**DATA SECTION:**
Source: an optimization exercise on an open RTL-to-GDS flow (aim: small area, a short achievable clock period and few clock cycles). Production flows keep margins and buffers that such runs may drop.
In this exercise RTL edits were held to simulation tests only and were not proved equivalent to the original.
No activity file was given, so power comes from the tool's default toggle rates.

==> design/flow/design.v <==
package chirp_gen_pkg;
  localparam int CHIRP_TYPE_SIZE = 2;
  localparam logic [CHIRP_TYPE_SIZE-1:0] TYPE_UP    = 2'd0;
  localparam logic [CHIRP_TYPE_SIZE-1:0] TYPE_DOWN  = 2'd1;
  localparam logic [CHIRP_TYPE_SIZE-1:0] TYPE_QDOWN = 2'd2;
  typedef enum logic [1:0] {
    ST_IDLE = 2'd0,
    ST_LOAD = 2'd1,
    ST_RUN  = 2'd2
  } state_t;
endpackage
module chirp_freq_step #(
  parameter int PRECISION = 32
) (
  input  logic [PRECISION-1:0] freq,
  input  logic [PRECISION-1:0] phase_inc,
  input  logic [PRECISION-1:0] bw_sr,
  input  logic                 up,
  output logic [PRECISION-1:0] next_freq
);
  logic [PRECISION-1:0] half;
  logic [PRECISION-1:0] neg_half;
  logic [PRECISION-1:0] stepped;
  always_comb begin
    half      = bw_sr >> 1;
    neg_half  = '0 - half;
    stepped   = '0;
    next_freq = freq;
    if (up) begin
      stepped = freq + phase_inc;
      if ($signed(stepped) >= $signed(half)) next_freq = stepped - bw_sr;
      else                                   next_freq = stepped;
    end else begin
      stepped = freq - phase_inc;
      if ($signed(stepped) < $signed(neg_half)) next_freq = stepped + bw_sr;
      else                                      next_freq = stepped;
    end
  end
endmodule
import chirp_gen_pkg::*;
module chirp_gen #(
  parameter int PRECISION = 32,
  parameter int SYM_W     = 12
) (
  input  logic                       clk,
  input  logic                       rst,
  input  logic                       sym_valid,
  output logic                       sym_ready,
  input  logic [SYM_W-1:0]           sym_value,
  input  logic [CHIRP_TYPE_SIZE-1:0] chirp_type,
  input  logic [3:0]                 sf,
  input  logic [PRECISION-1:0]       bw_sr,
  input  logic [PRECISION-1:0]       phase_inc,
  input  logic [PRECISION-1:0]       symbol_size,
  output logic                       out_valid,
  input  logic                       out_ready,
  output logic [PRECISION-1:0]       phase_out,
  output logic [PRECISION-1:0]       freq_out,
  output logic                       sym_done
);
  chirp_gen_pkg::state_t      state;
  logic [SYM_W-1:0]           sym_r;
  logic [CHIRP_TYPE_SIZE-1:0] type_r;
  logic [3:0]                 sf_r;
  logic [PRECISION-1:0]       bw_r;
  logic [PRECISION-1:0]       inc_r;
  logic [PRECISION-1:0]       size_r;
  logic [PRECISION-1:0]       counter;
  logic                       is_up;
  logic [PRECISION-1:0]       half;
  logic [PRECISION-1:0]       sym_ext;
  logic [PRECISION-1:0]       offset;
  logic [PRECISION-1:0]       init_freq;
  logic [PRECISION-1:0]       next_freq;
  logic                       last_beat;
  always_comb begin
    is_up     = (type_r == TYPE_UP);
    half      = bw_r >> 1;
    sym_ext   = {{(PRECISION-SYM_W){1'b0}}, sym_r};
    offset    = sym_ext * (bw_r >> sf_r);
    init_freq = is_up ? (offset - half) : (half - inc_r);
    last_beat = (counter == size_r - PRECISION'(1));
  end
  chirp_freq_step #(
    .PRECISION (PRECISION)
  ) u_freq_step (
    .freq      (freq_out),
    .phase_inc (inc_r),
    .bw_sr     (bw_r),
    .up        (is_up),
    .next_freq (next_freq)
  );
  always_ff @(posedge clk or posedge rst) begin
    if (rst) begin
      state     <= ST_IDLE;
      sym_ready <= 1'b1;
      out_valid <= 1'b0;
      sym_done  <= 1'b0;
      phase_out <= '0;
      freq_out  <= '0;
      counter   <= '0;
      sym_r     <= '0;
      type_r    <= TYPE_UP;
      sf_r      <= '0;
      bw_r      <= '0;
      inc_r     <= '0;
      size_r    <= '0;
    end else begin
      sym_done <= 1'b0;
      case (state)
        ST_IDLE: begin
          if (sym_valid && sym_ready) begin
            sym_r     <= sym_value;
            type_r    <= chirp_type;
            sf_r      <= sf;
            bw_r      <= bw_sr;
            inc_r     <= phase_inc;
            size_r    <= symbol_size;
            sym_ready <= 1'b0;
            state     <= ST_LOAD;
          end
        end
        ST_LOAD: begin
          freq_out <= init_freq;
          counter  <= '0;
          if (size_r == '0) begin
            sym_done  <= 1'b1;
            sym_ready <= 1'b1;
            state     <= ST_IDLE;
          end else begin
            out_valid <= 1'b1;
            state     <= ST_RUN;
          end
        end
        ST_RUN: begin
          if (out_ready) begin
            phase_out <= phase_out + freq_out;
            freq_out  <= next_freq;
            counter   <= counter + PRECISION'(1);
            if (last_beat) begin
              out_valid <= 1'b0;
              sym_done  <= 1'b1;
              sym_ready <= 1'b1;
              state     <= ST_IDLE;
            end
          end
        end
        default: begin
          out_valid <= 1'b0;
          sym_ready <= 1'b1;
          state     <= ST_IDLE;
        end
      endcase
    end
  end
endmodule
==> design/flow/config.mk <==
export PLATFORM = sky130hd
export DESIGN_NAME = chirp_gen
export DESIGN_NICKNAME = chirp_gen
export VERILOG_FILES = /design/flow/design.v
export SDC_FILE = /design/flow/constraint.sdc
export NUM_CORES = 4
export LEC_CHECK = 0
export CAP_MARGIN = 20
export CORE_MARGIN = 2
export CORE_UTILIZATION = 40
export SLEW_MARGIN = 20
==> design/flow/constraint.sdc <==
create_clock -name core_clock -period 9.0 [get_ports {clk}]
set_input_delay 1.8000 -clock core_clock [delete_from_list [all_inputs] [get_ports {clk}]]
set_output_delay 1.8000 -clock core_clock [all_outputs]
set_load 0.01 [all_outputs]
==> design/flow/run.sh <==
#!/bin/bash
# synth_recipe.tcl (not shown) runs the flow's synth.tcl, then flattens the netlist and writes it again
# the make line also repeats each setting of config.mk as NAME=value (left out here)
make -C /OpenROAD-flow-scripts/flow DESIGN_CONFIG=/design/flow/config.mk WORK_HOME=/design/flow/orfs CLKGATE_MAP_FILE= SYNTH_SCRIPT=/design/flow/synth_recipe.tcl finish
==> summary.txt <==
====================================================================================
Post-CTS setup-driven buffer insertion count ..........................            0
Source-to-sink clock delay at the later pin of the worst-skew pair ....      0.64 ns
Final number of setup-violating endpoints .............................            0
Worst setup EP type ...................................................     register
RR Startpoint ......................................................... sf_r[1]$_DFFE_PP0P_
Synthesized instance count ............................................        3,962
Mapped Nets ...........................................................        4,666
Initial DRC Count .....................................................        2,380
Buffers added on ports ................................................          184
CP Data Arrival Time ..................................................      8.53 ns
Finished Cell Area ....................................................   0.0374 mm²
Number of detailed-routing iterations run before antenna repair .......            6
Buffers from clock root to sink, at most ..............................            3
Post-detailed-route wirelength per cell ...............................      20.9 µm
Initial core utilization ..............................................        40.5%
Kind of start point of the critical path ..............................     register
TritonCTS clock tree ..................................................         done
Largest cells by area after synthesis ................................. fa_1 (16%), dfrtp_1 (16%), ha_1 (12%)
Worst Reg-to-Reg Cells ................................................           24
Required @ worst endpoint .............................................      9.52 ns
Top fanout value on the critical path .................................           44
Weighted congestion at the end of routability-driven global placement .        0.960
Post-Place Cell Area ..................................................   0.0363 mm²
Half-perimeter wire length after detailed placement ...................    85,800 µm
Pins over their slew limit ............................................            0
Area enclosed by the die boundary .....................................   0.0857 mm²
Number of instances on the worst hold path ............................            1
Sequential fraction of the synthesis area .............................        16.1%
Power density of the placed cells .....................................   192 mW/mm²
CTS Hold Bufs .........................................................            0
Number of unique standard cell types used by synthesis ................           93
Transition time of the tightest slew-check pin ........................      1.13 ns
# IOs .................................................................          185
Chip Width ............................................................       293 µm
DRC violations left ...................................................            0
Deepest level of the CTS H-tree .......................................            1
Outcome ...............................................................  timing/DRC/antenna clean
Static Leak ...........................................................      16.8 nW
Number of synthesized flops with an enable pin ........................            0
Vias in the first global route ........................................       29,348
Worst supply voltage drop on vdd ......................................       181 µV
Number of hold violations in the final report .........................            0
Leading cell types by count after synthesis ........................... inv_1 (454), nand2_1 (420), ha_1 (312)
Cell area after synthesis .............................................   0.0333 mm²
Final-stage net count .................................................        4,766
Synth async-reset ratio ...............................................         100%
CP Launch Point ....................................................... sf_r[1]$_DFFE_PP0P_
Leading register cell type out of synthesis ...........................      dfrtp_1
Area added between synthesis and finish ...............................        12.3%
Setup TNS Final .......................................................         0 ns
Syn. warnings .........................................................            2
Vias per inst .........................................................         5.67
Start-to-end type of the worst setup path .............................      reg2reg
Final global-route overflow total .....................................            0
Post-Synthesis Mean Instance Area .....................................     8.42 µm²
Setup repair after global routing missed its margin ...................           no
Placeable core region .................................................   0.0822 mm²
Number of antenna violations at the first check in global routing .....            0
Layout cell share with drive strength beyond 1 ........................        7.17%
Number of buffers created by CTS ......................................           30
Normalized max-slew margin ............................................        24.5%
Flop2flop setup slack .................................................       1.0 ns
Maximum clock frequency ...............................................      125 MHz
Total wire length .....................................................   108,000 µm
Remaining number of nets flagged by the antenna check after routing ...            0
Highest signal layer in the routed design .............................         met4
Buffer type at the clock tree root ....................................    clkbuf_16
Hold Crit Class .......................................................      reg2reg
Antenna Cells .........................................................            0
Num rows ..............................................................          105
Met1 layer wirelength in the final routing ............................    49,500 µm
Post-route clock skew .................................................    0.0322 ns
Proportion of netlist area held by the largest area contributor .......        16.5%
Resized Gates After CTS ...............................................            0
Max-cap violations ....................................................            0
Aggregate global-route resource usage .................................        25.0%
Die height ............................................................       293 µm
Biggest area consumer among synthesized cells .........................         fa_1
Total via count in the routed design ..................................       29,254
Routed length on met3 .................................................      7120 µm
Flop and latch count out of synthesis .................................          215
Period Utilization, post-route ........................................        88.9%
Final critical path time including I/O delays and setup ...............      8.00 ns
Clock Sink Count ......................................................          215
First-pass GRT wire length ............................................   168,000 µm
Clock transition at the registers of the reported paths ...............      0.06 ns
Dominant cell by count in the synthesized netlist .....................        inv_1
Worst Hold Launch ..................................................... phase_out[31]$_DFFE_PP0P_
Detailed route wirelength on metal2 ...................................    47,500 µm
Pin count of the biggest net entering global routing ..................          118
====================================================================================
[logic make-up after synthesis]
| family | Yosys count | share of synthesized area (%) |
|---|---|---|
| AOI/OAI and AO/OA | 897 | 17.2 |
| xor gates and xnor gates | 266 | 7.11 |
| adders and majority gates | 586 | 28.2 |
| buffers and inverters | 633 | 7.23 |
| DFF | 215 | 16.1 |
| muxes | 211 | 7.11 |
| and+or+nand+nor | 1154 | 17.0 |
[final timing paths]
check | to
hold reg to reg | phase_out[31]$_DFFE_PP0P_
setup reg to reg | freq_out[30]$_DFFE_PP0P_
max in group asynchronous | inc_r[21]$_DFFE_PP0P_
min in group asynchronous | phase_out[9]$_DFFE_PP0P_
setup / recovery | freq_out[30]$_DFFE_PP0P_
hold / removal | phase_out[31]$_DFFE_PP0P_
[layer usage]
layer	vias to the layer above	GRT usage, %
met5	-	0
li1	13830	-
met2	979	39.6
met4	0	7.72
met3	164	3.30
met1	14281	35.3
[through the flow]
stage                     power (mW)  util [%]  std cells  hold WS (ns)  setup WS, ns
after floorplan                 4.48         -       3962         0.478          1.21
after global placement          5.76      44.2       5098         0.465          1.15
after detailed placement        5.79      44.2       5098         0.469          1.02
after CTS                       7.17      45.5       5153         0.477         0.997
after global routing            7.75      45.5       5155         0.510         0.295
final                           7.20      45.5       5155         0.471         0.996
[registers in the layout, indices dropped and copies added (netlist names), 2 cells and up]
signal	count
size_r	32
sf_r	4
counter	32
phase_out	32
sym_r	12
type_r	2
bw_r	32
state	2
inc_r	32
freq_out	32
[cells in the final DEF (no fill, tap or decap), drive strengths merged, types with 25 or more instances in the layout]
cell type | Yosys | layout
a211oi | 55 | 55
a21o | 75 | 75
a21oi | 246 | 246
a31oi | 40 | 40
and2 | 113 | 113
and3 | 25 | 25
buf | 25 | 59
clkbuf | 150 | 43
clkdlybuf4s50 | 0 | 184
dfrtp | 214 | 214
fa | 274 | 274
ha | 312 | 312
inv | 458 | 458
mux2 | 127 | 127
mux2i | 76 | 76
nand2 | 420 | 420
nand2b | 46 | 46
nand3 | 75 | 75
nand4 | 38 | 38
nor2 | 205 | 205
nor2b | 39 | 39
nor3 | 63 | 63
nor4 | 39 | 39
o211ai | 25 | 25
o21a | 29 | 29
o21ai | 211 | 211
o21bai | 40 | 40
or3 | 28 | 28
xnor2 | 175 | 175
xor2 | 88 | 88
[final cells by class]
| cell class | instances | area (µm²) |
|---|---|---|
| well taps | 1070 | 1340 |
| repair buffers | 243 | 2320 |
| inverters | 458 | 1730 |
| multi-input cells | 3114 | 25600 |
| clock buffers | 43 | 870 |
| clock inverters | 12 | 213 |
| flip-flops and latches | 215 | 5380 |
| fillers | 8121 | 44800 |
[report_power, final]
group | total (mW) | internal [mW] | switching (mW)
combinational | 4.54 | 1.88 | 2.65
sequential | 1.34 | 1.10 | 0.239
clock | 1.33 | 0.812 | 0.515
[worst max-delay path, cell delays in order, from the launching register on]
cell	delay, ns
dfrtp_2	1.02
mux2i_1	0.25
o22ai_1	0.28
mux2i_1	0.20
mux2i_1	0.78
nand2_1	0.18
fa_1	0.54
inv_1	0.05
fa_1	0.45
fa_1	0.50
fa_1	0.55
inv_1	0.05
fa_1	0.51
inv_1	0.05
ha_1	0.36
a21o_1	0.16
nor3_1	0.07
and2_1	0.17
a2111oi_0	0.37
buf_4	0.19
o221ai_1	0.17
o311ai_1	0.36
o41ai_1	0.13
xor2_1	0.16
a221oi_1	0.31
Testbench counts, summed over its fixed seeds: cycles 64,968.

## port drivers added, routing unchanged
The flow's constraints put no driver on any port. The routed layout listed below was extracted and timed again, unchanged, in two steps. Step 1 assumes that a clkbuf_16 drives the clock port and a buf_2 every other input. Step 2 also shifts input and output timing later by t, the mid clock arrival at the registers, as if the neighbouring blocks saw the same clock. a / b / c = ideal / step 1 / step 2; a / b = the first two.
t, ns: 0.698
setup WS [ns]: 0.996 / 0.996 / 0.996
clock arrival spread, ns: 0.036 / 0.036
After both steps setup and hold are still met in this run. For this run, drivers alone change the setup slack by 0.000 ns; drivers and shift together by 0.000 ns.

**TASK GOAL:** Look through the entries for lines containing the word "this" and return each one.

**THE COMPLETED TASK:**
In this exercise RTL edits were held to simulation tests only and were not proved equivalent to the original.
After both steps setup and hold are still met in this run. For this run, drivers alone change the setup slack by 0.000 ns; drivers and shift together by 0.000 ns.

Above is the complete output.